‘Queen Sugar’ Author Natalie Baszile on Planting Sugar Cane, Riding a Zydeco Trail and Blessing the TV Remix

By Ayana Byrd Sep 14, 2016

This fall, America—and particularly Black America—is falling in teary-eyed love with "Queen Sugar," the family drama that director Ava DuVernay created for the OWN Network. But the backstory on this series set on a sugarcane farm in southern Louisiana is not just the result of the dynamic duo of DuVernay and Oprah Winfrey. It owes its greatness to a trio of women, beginning with Natalie Baszile, the author of the 2015 novel from which the series was adapted. Part biography, part passionate pushback against what she saw as a narrow landscape of contemporary Black literature, Baszile wrote a story as lyrical and intimate as the one which is now on screens. And though "Queen Sugar" is her first novel, a decade-plus undertaking, there’s a simple reason why she has been able to give her “blessing” to it being revisited, re-imagined and reintroduced to a new audience: DuVernay’s vision of Blackness is as expansive and lush as her own.

This is a story largely about homecoming and geography. How did those themes inspire your writing?

My dad was born and raised in Louisiana in a small town close to the Texas border. I’m from Los Angeles, but when I visited relatives as a young adult, I fell in love with Louisiana. Everyone was so warm and welcoming and I decided to start writing the story of a family. Five years into the novel, I went to a friend’s birthday party and she lives smack in the middle of sugarcane country. I didn’t even know it existed before then—my family farmed catfish and rice. I dropped sugarcane into the novel and it meant everything. It was a chance to share a story I didn’t think many readers knew a lot about.

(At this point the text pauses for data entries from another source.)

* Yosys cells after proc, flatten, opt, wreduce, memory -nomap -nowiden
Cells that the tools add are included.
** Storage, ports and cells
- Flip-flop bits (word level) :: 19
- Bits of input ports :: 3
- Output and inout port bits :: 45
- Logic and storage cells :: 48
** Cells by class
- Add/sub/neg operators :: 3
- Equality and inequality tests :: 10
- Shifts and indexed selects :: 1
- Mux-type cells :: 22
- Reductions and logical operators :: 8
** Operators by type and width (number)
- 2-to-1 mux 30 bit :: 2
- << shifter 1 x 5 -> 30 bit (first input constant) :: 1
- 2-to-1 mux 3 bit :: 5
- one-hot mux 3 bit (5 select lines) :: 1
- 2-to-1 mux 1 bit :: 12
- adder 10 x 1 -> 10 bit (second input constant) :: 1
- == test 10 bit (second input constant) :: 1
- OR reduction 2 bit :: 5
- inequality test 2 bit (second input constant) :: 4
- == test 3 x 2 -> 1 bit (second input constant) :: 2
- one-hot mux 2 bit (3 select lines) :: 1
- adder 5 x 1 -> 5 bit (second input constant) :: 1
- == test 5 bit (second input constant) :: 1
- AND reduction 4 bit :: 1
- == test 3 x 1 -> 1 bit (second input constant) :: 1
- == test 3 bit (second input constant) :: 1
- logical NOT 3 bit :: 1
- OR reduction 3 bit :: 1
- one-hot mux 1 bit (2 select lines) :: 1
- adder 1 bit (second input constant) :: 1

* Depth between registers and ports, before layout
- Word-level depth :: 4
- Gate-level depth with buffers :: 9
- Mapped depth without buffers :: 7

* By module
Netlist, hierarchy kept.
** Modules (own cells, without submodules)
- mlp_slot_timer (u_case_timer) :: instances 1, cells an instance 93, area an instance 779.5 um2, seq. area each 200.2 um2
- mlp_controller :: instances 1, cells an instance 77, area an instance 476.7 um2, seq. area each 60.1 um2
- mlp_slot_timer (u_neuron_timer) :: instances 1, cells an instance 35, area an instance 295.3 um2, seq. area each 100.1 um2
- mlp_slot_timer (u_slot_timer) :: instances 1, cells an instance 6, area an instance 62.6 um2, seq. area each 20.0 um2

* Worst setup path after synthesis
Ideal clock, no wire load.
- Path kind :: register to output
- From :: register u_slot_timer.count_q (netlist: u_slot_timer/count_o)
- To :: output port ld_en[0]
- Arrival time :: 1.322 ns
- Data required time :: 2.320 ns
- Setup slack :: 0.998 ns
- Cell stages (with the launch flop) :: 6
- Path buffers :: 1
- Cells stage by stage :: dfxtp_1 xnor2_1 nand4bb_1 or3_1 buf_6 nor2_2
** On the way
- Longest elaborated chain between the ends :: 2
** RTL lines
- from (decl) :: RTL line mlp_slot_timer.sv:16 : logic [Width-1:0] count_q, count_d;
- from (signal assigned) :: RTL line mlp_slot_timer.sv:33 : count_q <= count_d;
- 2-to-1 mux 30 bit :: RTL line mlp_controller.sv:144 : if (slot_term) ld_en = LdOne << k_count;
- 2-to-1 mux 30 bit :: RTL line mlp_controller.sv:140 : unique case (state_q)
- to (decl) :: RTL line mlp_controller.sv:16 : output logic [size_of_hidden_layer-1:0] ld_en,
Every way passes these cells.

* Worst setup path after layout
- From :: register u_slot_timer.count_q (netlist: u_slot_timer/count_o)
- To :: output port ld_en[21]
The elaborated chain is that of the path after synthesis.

You also didn’t know a lot about it. What was your learning process?

Once I realized my knowledge about sugarcane was about an inch deep, I started going to Louisiana four or five times a year for six years. I planted sugarcane alongside migrant workers. I have gone to the sugar mill. I have been in the field in the middle of August planting.

Also, when I came to visit, part of my strategy was to leave myself open to experience. So I was able to do things tangentially tied to the culture of sugarcane. Once I was there during a Black zydeco trail ride. All over Louisiana, there are Black cowboy organizations that come together for these communal parties, when hundreds of people gear up their horses. It is a beautiful sight to see these Black cowboys. Many of those experiences—like the annual sugarcane festival—made it into the book. Readers could have this whole world, not just the experience of a family.

Another major theme is the plight of the black farmer.

Yes. That has always been a passion of mine. One of my mentors in Louisiana was an elder, retired farmer. I would go to see him and we’d talk about his struggles, like the trouble he had getting loans from banks when White farmers had easy access. That was part of what I wanted to include in the story—not just sugarcane, but that Black farmers nationally have historically had these problems.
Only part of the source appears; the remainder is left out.